[Saved entries]
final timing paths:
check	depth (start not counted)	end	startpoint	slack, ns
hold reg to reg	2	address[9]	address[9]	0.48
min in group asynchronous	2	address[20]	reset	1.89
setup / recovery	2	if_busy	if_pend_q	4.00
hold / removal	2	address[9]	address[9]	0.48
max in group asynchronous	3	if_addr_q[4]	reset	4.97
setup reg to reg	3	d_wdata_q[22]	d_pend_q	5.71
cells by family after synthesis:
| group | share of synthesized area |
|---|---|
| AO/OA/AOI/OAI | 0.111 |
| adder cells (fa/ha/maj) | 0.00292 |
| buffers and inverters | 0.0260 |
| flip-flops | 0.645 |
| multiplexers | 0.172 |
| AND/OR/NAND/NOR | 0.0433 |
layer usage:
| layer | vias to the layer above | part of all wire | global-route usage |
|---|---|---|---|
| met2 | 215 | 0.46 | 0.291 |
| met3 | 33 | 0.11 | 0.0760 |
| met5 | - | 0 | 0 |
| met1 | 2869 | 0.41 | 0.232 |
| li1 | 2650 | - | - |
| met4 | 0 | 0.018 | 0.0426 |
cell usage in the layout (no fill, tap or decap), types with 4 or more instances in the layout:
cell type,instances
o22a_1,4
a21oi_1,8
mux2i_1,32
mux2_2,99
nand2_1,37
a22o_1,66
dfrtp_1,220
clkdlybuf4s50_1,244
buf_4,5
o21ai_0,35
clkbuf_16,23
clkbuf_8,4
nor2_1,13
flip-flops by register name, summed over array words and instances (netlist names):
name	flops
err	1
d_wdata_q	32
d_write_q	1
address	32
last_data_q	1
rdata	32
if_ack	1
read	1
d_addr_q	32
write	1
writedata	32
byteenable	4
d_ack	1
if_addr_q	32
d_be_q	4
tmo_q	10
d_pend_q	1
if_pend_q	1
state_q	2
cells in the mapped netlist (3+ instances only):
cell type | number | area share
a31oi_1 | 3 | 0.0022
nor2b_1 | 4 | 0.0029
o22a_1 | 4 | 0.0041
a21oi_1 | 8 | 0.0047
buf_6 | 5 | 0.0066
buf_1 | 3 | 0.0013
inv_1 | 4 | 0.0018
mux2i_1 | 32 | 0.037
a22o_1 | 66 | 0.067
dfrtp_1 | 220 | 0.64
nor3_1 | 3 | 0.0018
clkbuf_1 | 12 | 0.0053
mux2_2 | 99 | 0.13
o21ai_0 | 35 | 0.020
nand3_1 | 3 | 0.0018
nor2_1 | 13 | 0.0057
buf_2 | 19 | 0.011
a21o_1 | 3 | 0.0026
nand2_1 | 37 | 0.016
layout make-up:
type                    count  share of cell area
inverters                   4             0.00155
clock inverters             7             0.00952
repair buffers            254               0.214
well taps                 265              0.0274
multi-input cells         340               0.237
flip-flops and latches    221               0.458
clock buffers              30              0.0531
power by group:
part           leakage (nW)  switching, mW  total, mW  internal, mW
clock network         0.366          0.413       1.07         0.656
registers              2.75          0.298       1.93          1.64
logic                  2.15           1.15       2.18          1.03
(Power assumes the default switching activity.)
File: src/rtl/spi_reg_ctrl.sv
// Command/register controller behind an SPI slave core: decodes a R/W + address
// command byte, then streams data bytes into or out of a flop-based register file.
module spi_reg_ctrl #(
    parameter int          NUM_REGS    = 8,
    parameter int          ADDR_W      = 3,
    parameter logic [7:0]  STATUS_BYTE = 8'hA5
) (
    input  logic                    clk,
    input  logic                    rst_n,
    input  logic                    ssel,
    input  logic                    byte_received,
    input  logic [7:0]              received_data,
    input  logic                    data_needed,
    output logic [7:0]              data_to_send,
    output logic [NUM_REGS*8-1:0]   regs_flat,
    output logic                    wr_strobe,
    output logic [ADDR_W-1:0]       wr_addr,
    output logic                    frame_err,
    output logic                    busy
);

    localparam logic [7:0]        NUM_REGS_B = 8'(NUM_REGS);
    localparam logic [ADDR_W-1:0] LAST_ADDR  = ADDR_W'(NUM_REGS - 1);

    typedef enum logic [2:0] {
        S_IDLE,
        S_CMD,
        S_WR,
        S_RD,
        S_SKIP
    } state_t;

    state_t              state_reg, state_next;

    logic                ssel_meta_reg, ssel_s_reg, ssel_d_reg;
    logic                frame_start;

    logic [ADDR_W-1:0]   ptr_reg, ptr_next;
    logic                ptr_load;
    logic [7:0]          tx_reg, tx_next;
    logic                tx_load;
    logic                wr_en;
    logic                wr_strobe_reg;
    logic [ADDR_W-1:0]   wr_addr_reg;
    logic                err_reg, err_set, err_clr;

    logic [7:0]          reg_file [NUM_REGS];

    logic                cmd_is_wr;
    logic                cmd_addr_ok;
    logic [ADDR_W-1:0]   cmd_addr;

    // Explicit compare so the wrap also works for non power-of-two register counts.
    function automatic logic [ADDR_W-1:0] ptr_inc(input logic [ADDR_W-1:0] p);
        return (p == LAST_ADDR) ? '0 : p + 1'b1;
    endfunction

    // ------------------------------------------------------------------
    // ssel synchronizer; the extra stage gives a clean falling-edge detect.
    // ------------------------------------------------------------------
    always_ff @(posedge clk or negedge rst_n) begin
        if (!rst_n) begin
            ssel_meta_reg <= 1'b1;
            ssel_s_reg    <= 1'b1;
            ssel_d_reg    <= 1'b1;
        end else begin
            ssel_meta_reg <= ssel;
            ssel_s_reg    <= ssel_meta_reg;
            ssel_d_reg    <= ssel_s_reg;
        end
    end

    assign frame_start = ssel_d_reg & ~ssel_s_reg;

    assign cmd_is_wr   = received_data[7];
    assign cmd_addr_ok = {1'b0, received_data[6:0]} < NUM_REGS_B;
    assign cmd_addr    = received_data[ADDR_W-1:0];

    // ------------------------------------------------------------------
    // FSM: state register
    // ------------------------------------------------------------------
    always_ff @(posedge clk or negedge rst_n) begin
        if (!rst_n) begin
            state_reg <= S_IDLE;
        end else begin
            state_reg <= state_next;
        end
    end

    // ------------------------------------------------------------------
    // FSM: next state
    // ------------------------------------------------------------------
    always_comb begin
        state_next = state_reg;
        if (ssel_s_reg) begin
            state_next = S_IDLE;
        end else begin
            case (state_reg)
                S_IDLE: begin
                    if (frame_start) begin
                        state_next = S_CMD;
                    end
                end
                S_CMD: begin
                    if (byte_received) begin
                        if (!cmd_addr_ok) begin
                            state_next = S_SKIP;
                        end else if (cmd_is_wr) begin
                            state_next = S_WR;
                        end else begin
                            state_next = S_RD;
                        end
                    end
                end
                default: state_next = state_reg;
            endcase
        end
    end

    // ------------------------------------------------------------------
    // FSM: datapath controls
    // ------------------------------------------------------------------
    always_comb begin
        wr_en    = 1'b0;
        ptr_load = 1'b0;
        ptr_next = ptr_reg;
        tx_load  = 1'b0;
        tx_next  = tx_reg;
        err_set  = 1'b0;
        err_clr  = 1'b0;

        if (!ssel_s_reg) begin
            case (state_reg)
                S_IDLE: begin
                    if (frame_start) begin
                        tx_load = 1'b1;
                        tx_next = STATUS_BYTE;
                        err_clr = 1'b1;
                    end
                end
                S_CMD: begin
                    if (data_needed) begin
                        tx_load = 1'b1;
                        tx_next = STATUS_BYTE;
                    end
                    if (byte_received) begin
                        if (!cmd_addr_ok) begin
                            err_set = 1'b1;
                        end else begin
                            ptr_load = 1'b1;
                            ptr_next = cmd_addr;
                            // Read decode coinciding with a tx request: bypass the
                            // addressed register straight out and step past it.
                            if (!cmd_is_wr && data_needed) begin
                                tx_next  = reg_file[cmd_addr];
                                ptr_next = ptr_inc(cmd_addr);
                            end
                        end
                    end
                end
                S_WR: begin
                    if (byte_received) begin
                        wr_en    = 1'b1;
                        ptr_load = 1'b1;
                        ptr_next = ptr_inc(ptr_reg);
                    end
                    if (data_needed) begin
                        tx_load = 1'b1;
                        tx_next = STATUS_BYTE;
                    end
                end
                S_RD: begin
                    if (data_needed) begin
                        tx_load  = 1'b1;
                        tx_next  = reg_file[ptr_reg];
                        ptr_load = 1'b1;
                        ptr_next = ptr_inc(ptr_reg);
                    end
                end
                S_SKIP: begin
                    if (data_needed) begin
                        tx_load = 1'b1;
                        tx_next = 8'h00;
                    end
                end
                default: begin
                    wr_en = 1'b0;
                end
            endcase
        end
    end

    // ------------------------------------------------------------------
    // Pointer, tx byte, write strobe and sticky error
    // ------------------------------------------------------------------
    always_ff @(posedge clk or negedge rst_n) begin
        if (!rst_n) begin
            ptr_reg       <= '0;
            tx_reg        <= STATUS_BYTE;
            wr_strobe_reg <= 1'b0;
            wr_addr_reg   <= '0;
            err_reg       <= 1'b0;
        end else begin
            if (ptr_load) begin
                ptr_reg <= ptr_next;
            end
            if (tx_load) begin
                tx_reg <= tx_next;
            end
            wr_strobe_reg <= wr_en;
            if (wr_en) begin
                wr_addr_reg <= ptr_reg;
            end
            if (err_clr) begin
                err_reg <= 1'b0;
            end else if (err_set) begin
                err_reg <= 1'b1;
            end
        end
    end

    // ------------------------------------------------------------------
    // Register file: one flop byte per entry so reset clears everything.
    // ------------------------------------------------------------------
    genvar gi;
    generate
        for (gi = 0; gi < NUM_REGS; gi++) begin : g_reg
            logic [7:0] data_reg;

            always_ff @(posedge clk or negedge rst_n) begin
                if (!rst_n) begin
                    data_reg <= 8'h00;
                end else if (wr_en && (ptr_reg == ADDR_W'(gi))) begin
                    data_reg <= received_data;
                end
            end

            assign reg_file[gi]          = data_reg;
            assign regs_flat[gi*8 +: 8]  = data_reg;
        end
    endgenerate

    assign data_to_send = tx_reg;
    assign wr_strobe    = wr_strobe_reg;
    assign wr_addr      = wr_addr_reg;
    assign frame_err    = err_reg;
    assign busy         = (state_reg != S_IDLE);

endmodule
$ cat config.mk
export PLATFORM = sky130hd
export DESIGN_NAME = uart_tx_feeder
export DESIGN_NICKNAME = d
export VERILOG_FILES = /design/src/rtl/uart_tx_feeder.sv
export SDC_FILE = /design/constraint.sdc
export NUM_CORES = 1
export LEC_CHECK = 0
export ABC_AREA = 1
export CORE_MARGIN = 2
export CORE_UTILIZATION = 40
export CTS_BUF_LIST = sky130_fd_sc_hd__clkbuf_16
export DETAILED_ROUTE_END_ITERATION = 6
export GPL_TIMING_DRIVEN = 1
export PLACE_DENSITY = 0.55
export RECOVER_POWER = 100
export SLEW_MARGIN = 5
export SYNTH_ARGS = -nofsm -noshare
export SYNTH_HDL_FRONTEND = slang
export SYNTH_SLANG_ARGS = --single-unit
$ cat constraint.sdc
create_clock -name i_Clock -period 2 [get_ports i_Clock]
set_input_delay 0.3 -clock i_Clock [delete_from_list [all_inputs] [get_ports i_Clock]]
set_output_delay 0.3 -clock i_Clock [all_outputs]
set_load 0.01 [all_outputs]
===== config.mk =====
export PLATFORM = sky130hd
export DESIGN_NAME = apb_svt_decoder_bridge
export DESIGN_NICKNAME = d
export VERILOG_FILES = /design/src/rtl/apb_svt_decoder_bridge.sv
export SDC_FILE = /design/constraint.sdc
export NUM_CORES = 1
export LEC_CHECK = 0
export ABC_AREA = 1
export CORE_MARGIN = 2
export CORE_UTILIZATION = 45
export CTS_CLUSTER_DIAMETER = 40
export DETAILED_ROUTE_END_ITERATION = 12
export PLACE_DENSITY = 0.95
export SYNTH_ARGS = -nofsm -noshare
export SYNTH_HDL_FRONTEND = slang
export SYNTH_SLANG_ARGS = --single-unit

===== constraint.sdc =====
create_clock -name pclk -period 3.4 [get_ports pclk]
set_clock_uncertainty 0.15 [all_clocks]
set_input_delay 0.85 -clock pclk [delete_from_list [all_inputs] [get_ports pclk]]
set_output_delay 0.85 -clock pclk [all_outputs]
set_load 0.01 [all_outputs]
$ cat config.mk
export PLATFORM = sky130hd
export DESIGN_NAME = nibble_serial_adder_ctrl
export DESIGN_NICKNAME = d
export VERILOG_FILES = /design/src/rtl/nibble_serial_adder_ctrl.sv
export SDC_FILE = /design/constraint.sdc
export NUM_CORES = 1
export LEC_CHECK = 0
export CORE_MARGIN = 3
export CORE_UTILIZATION = 25
export CTS_CLUSTER_DIAMETER = 40
export CTS_CLUSTER_SIZE = 30
export DETAILED_ROUTE_END_ITERATION = 8
export GPL_ROUTABILITY_DRIVEN = 1
export PLACE_DENSITY = 0.44
export SKIP_LAST_GASP = 1
export SLEW_MARGIN = 15
export SYNTH_ARGS = -nofsm -noshare
export SYNTH_HDL_FRONTEND = slang
export SYNTH_SLANG_ARGS = --single-unit
$ cat constraint.sdc
create_clock -name clk -period 8.5 [get_ports clk]
set_input_delay 1.275 -clock clk [delete_from_list [all_inputs] [get_ports clk]]
set_output_delay 1.275 -clock clk [all_outputs]
set_load 0.005 [all_outputs]
$ cat src/rtl/nibble_serial_adder_ctrl.sv
// nibble_serial_adder_ctrl: adds or subtracts two W-bit operands by running a
// single 4-bit ripple slice over NIBBLES cycles, least-significant nibble first.
// A start/busy/done handshake frames each operation; the result is held until
// the next accepted start.
module nibble_serial_adder_ctrl #(
  parameter int NIBBLES = 4
) (
  input  logic                 clk,
  input  logic                 rst,
  input  logic                 start,
  input  logic [4*NIBBLES-1:0] a,
  input  logic [4*NIBBLES-1:0] b,
  input  logic                 cin,
  input  logic                 sub,
  output logic                 busy,
  output logic                 done,
  output logic [4*NIBBLES-1:0] sum,
  output logic                 cout,
  output logic                 ovf
);

  localparam int W     = 4 * NIBBLES;
  localparam int IDX_W = $clog2(NIBBLES);

  typedef enum logic [1:0] {
    S_IDLE,
    S_RUN,
    S_DONE
  } state_t;

  state_t             r_state;
  state_t             w_next;
  logic [W-1:0]       r_op_a;
  logic [W-1:0]       r_op_b;
  logic               r_carry;
  logic [IDX_W-1:0]   r_idx;
  logic [W-1:0]       r_sum;
  logic               r_cout;
  logic               r_ovf;

  logic               w_accept;
  logic               w_last;
  logic [IDX_W+1:0]   w_base;
  logic [3:0]         w_na;
  logic [3:0]         w_nb;
  logic [3:0]         w_s;
  logic [4:0]         w_c;

  // A start is only honoured when no operation is in flight.
  assign w_accept = start && (r_state == S_IDLE || r_state == S_DONE);
  assign w_last   = (r_idx == IDX_W'(NIBBLES - 1));
  assign w_base   = {r_idx, 2'b00};
  assign w_na     = r_op_a[w_base +: 4];
  assign w_nb     = r_op_b[w_base +: 4];

  // State register.
  always_ff @(posedge clk or posedge rst) begin
    // NOTE: sequential state uses non-blocking assignments so every register
    // samples the pre-edge values, independent of statement order.
    if (rst) r_state <= S_IDLE;
    else     r_state <= w_next;
  end

  // Next-state logic: IDLE -> RUN on start, RUN for NIBBLES cycles, one DONE cycle.
  always_comb begin
    // NOTE: the default assignment first guarantees w_next is driven on every
    // path, so no latch is inferred.
    w_next = r_state;
    case (r_state)
      S_IDLE:  if (start) w_next = S_RUN;
      S_RUN:   if (w_last) w_next = S_DONE;
      S_DONE:  w_next = start ? S_RUN : S_IDLE;
      default: w_next = S_IDLE;
    endcase
  end

  // One 4-bit ripple slice on the current nibble; w_c[3] is the carry into bit 3.
  always_comb begin
    w_s    = '0;
    w_c    = '0;
    w_c[0] = r_carry;
    for (int i = 0; i < 4; i++) begin
      w_s[i]   = w_na[i] ^ w_nb[i] ^ w_c[i];
      w_c[i+1] = (w_na[i] & w_nb[i]) | (w_na[i] & w_c[i]) | (w_nb[i] & w_c[i]);
    end
  end

  // Operand capture on accepted start; nibble-by-nibble accumulation during RUN.
  always_ff @(posedge clk or posedge rst) begin
    // NOTE: the operand and result registers are reset too, so an aborted
    // operation leaves no stale result visible on sum/cout/ovf.
    if (rst) begin
      r_op_a  <= '0;
      r_op_b  <= '0;
      r_carry <= 1'b0;
      r_idx   <= '0;
      r_sum   <= '0;
      r_cout  <= 1'b0;
      r_ovf   <= 1'b0;
    end else if (w_accept) begin
      // Subtraction is a + ~b + 1: invert B once and seed the carry with 1.
      r_op_a  <= a;
      r_op_b  <= sub ? ~b : b;
      r_carry <= sub ? 1'b1 : cin;
      r_idx   <= '0;
      r_sum   <= '0;
    end else if (r_state == S_RUN) begin
      r_sum[w_base +: 4] <= w_s;
      r_carry            <= w_c[4];
      r_idx              <= w_last ? '0 : r_idx + 1'b1;
      if (w_last) begin
        r_cout <= w_c[4];
        r_ovf  <= w_c[3] ^ w_c[4];
      end
    end
  end

  assign busy = (r_state == S_RUN);
  assign done = (r_state == S_DONE);
  assign sum  = r_sum;
  assign cout = r_cout;
  assign ovf  = r_ovf;

endmodule

==> run_results.csv, run 1 <==
group,metric,value,unit
outcome,status,"finished clean",
clock_tree,cts_buffer_depth,2,
synthesis,syn_nets,307,
finish,finalInstanceArea,3456,µm²
setup_path,reg2reg_depth,9,
setup_path,r2r-end,"sum[7]",
clock_tree,clkSlewWorstSetupHoldPaths,0.10,ns
drt,routed_wl,6.244,mm
clock_tree,clock-sinks,55,
setup_path,setup.worst_path.start,"r_state[1]",
synthesis,ys_seq_elements,55,
timing,drv_slew,0,
setup_path,critPathKind,"reg2out",
die,die_height,111,µm
synthesis,syn_avg_cell_area,10.52,µm²
flow_run,cap_violations,0,
clock_tree,cts-htree-levels,2,
pwr,leakage,0.001516,µW
die,rows,37,
placed_design,gp_congestion,0.7661,
timing,fmax,0.3310,GHz
finish,fin_util,0.3288,
finish,fill_cells,1105,
global_routing,grt_pass1_wl,10.45,mm
drt,ant_nets,0,
clock_tree,clkLatencyLatePin,0.32,ns
finish,drive_gt1_frac,0.06688,
setup_path,r2r-start,"r_idx[0]",
clock_tree,cts_setup_buffers,0,
worst_hold_path,holdCritPathClass,"reg2reg",
timing,finClkSkew,0.01262,ns
timing,tightestPinTransition,0.9191,ns
clock_tree,clockRootBuffer,"clkbuf_8",
clock_tree,cts_inserted_buffers,5,
drt,first_iter_violations,78,
synthesis,yosysWarningCount,0,
global_routing,grt_max_degree,64,
setup_path,worstPathMaxFanout,6,
clock_tree,cts_tree,"done",
die,fp.dieW,111,µm
global_routing,grt_usage,0.1048,
finish,num_antenna_cells,0,
die,core_region_area,10510,µm²
drt,post_drt_wl_per_cell,13.88,µm
pwr,p_per_area,347.5,nW/µm²
pwr,max-vdd-ir-drop,121.8,µV
global_routing,antenna_found_initial,0,
drt,drcViolationCount,0,
placed_design,port_buffers,56,
setup_path,endpoint_kind,"primary output",
synthesis,syn_area,2756,µm²
timing,setup_viol,0,
global_routing,grt_overflow,0,
die,fp.dieArea,12320,µm²
timing,max_slew_margin,0.3853,
timing,rsz0062_at_grt,"false",
finish,synthToLayoutAreaGrowth,25.37,%
synthesis,ys_types,29,
setup_path,crit_path_end,"busy",
global_routing,grt_pass1_vias,2020,
setup_path,r2r_setup_slack,5.55,ns
setup_path,start_kind,"flop",
die,start_util,0.2623,
synthesis,synth_seq_area_share,0.4993,
timing,fin_crit_sh,0.3554,
clock_tree,cts_hold_buf,0,
placed_design,dp_hpwl,4.593,mm
die,ios,57,
setup_path,crit_required,7.22,ns
drt,first_pass_iters,5,
timing,finalCriticalPeriod,3.021,ns
drt,drt-vias-per-instance,4.378,
clock_tree,ctsResizeCount,0,
timing,hold_violations,0,
setup_path,critPathArrivalTime,1.75,ns
timing,fin_tns_setup,0,ns
synthesis,syn_inst,262,
finish,fin_nets,358,
placed_design,dpl_cell_area,3364,µm²
drt,num_vias,1970,
-- Yosys cell counts --
library cell	n	share of area
o41ai_1	4	0.013
nand2b_2	1	0.0032
nand2_1	77	0.10
nor2b_1	2	0.0045
buf_6	8	0.033
nand3b_1	4	0.011
xnor2_1	16	0.051
a21oi_1	4	0.0073
nand2b_4	1	0.0050
nand4_1	2	0.0045
o21ai_0	5	0.0091
buf_2	4	0.0073
o31ai_1	5	0.014
mux4_2	4	0.033
inv_1	13	0.018
fa_1	4	0.029
nand3_1	16	0.029
ha_1	4	0.018
nand2b_1	1	0.0023
buf_4	2	0.0054
buf_12	1	0.0073
dfrtp_1	55	0.50
nand3b_2	1	0.0041
or3_1	1	0.0023
o21ai_1	19	0.034
mux4_1	4	0.038
nor3b_2	2	0.0091
xor2_1	1	0.0032
nor2_1	1	0.0014
-- registers in the layout, summed over array words and instances (netlist names) --
name     cells
r_op_b      16
r_state      2
r_idx        2
r_carry      1
r_op_a      16
ovf          1
sum         16
cout         1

§ Work order:
Return every line from the entries above that contains the word "asynchronous".

§ Solution:
min in group asynchronous	2	address[20]	reset	1.89
max in group asynchronous	3	if_addr_q[4]	reset	4.97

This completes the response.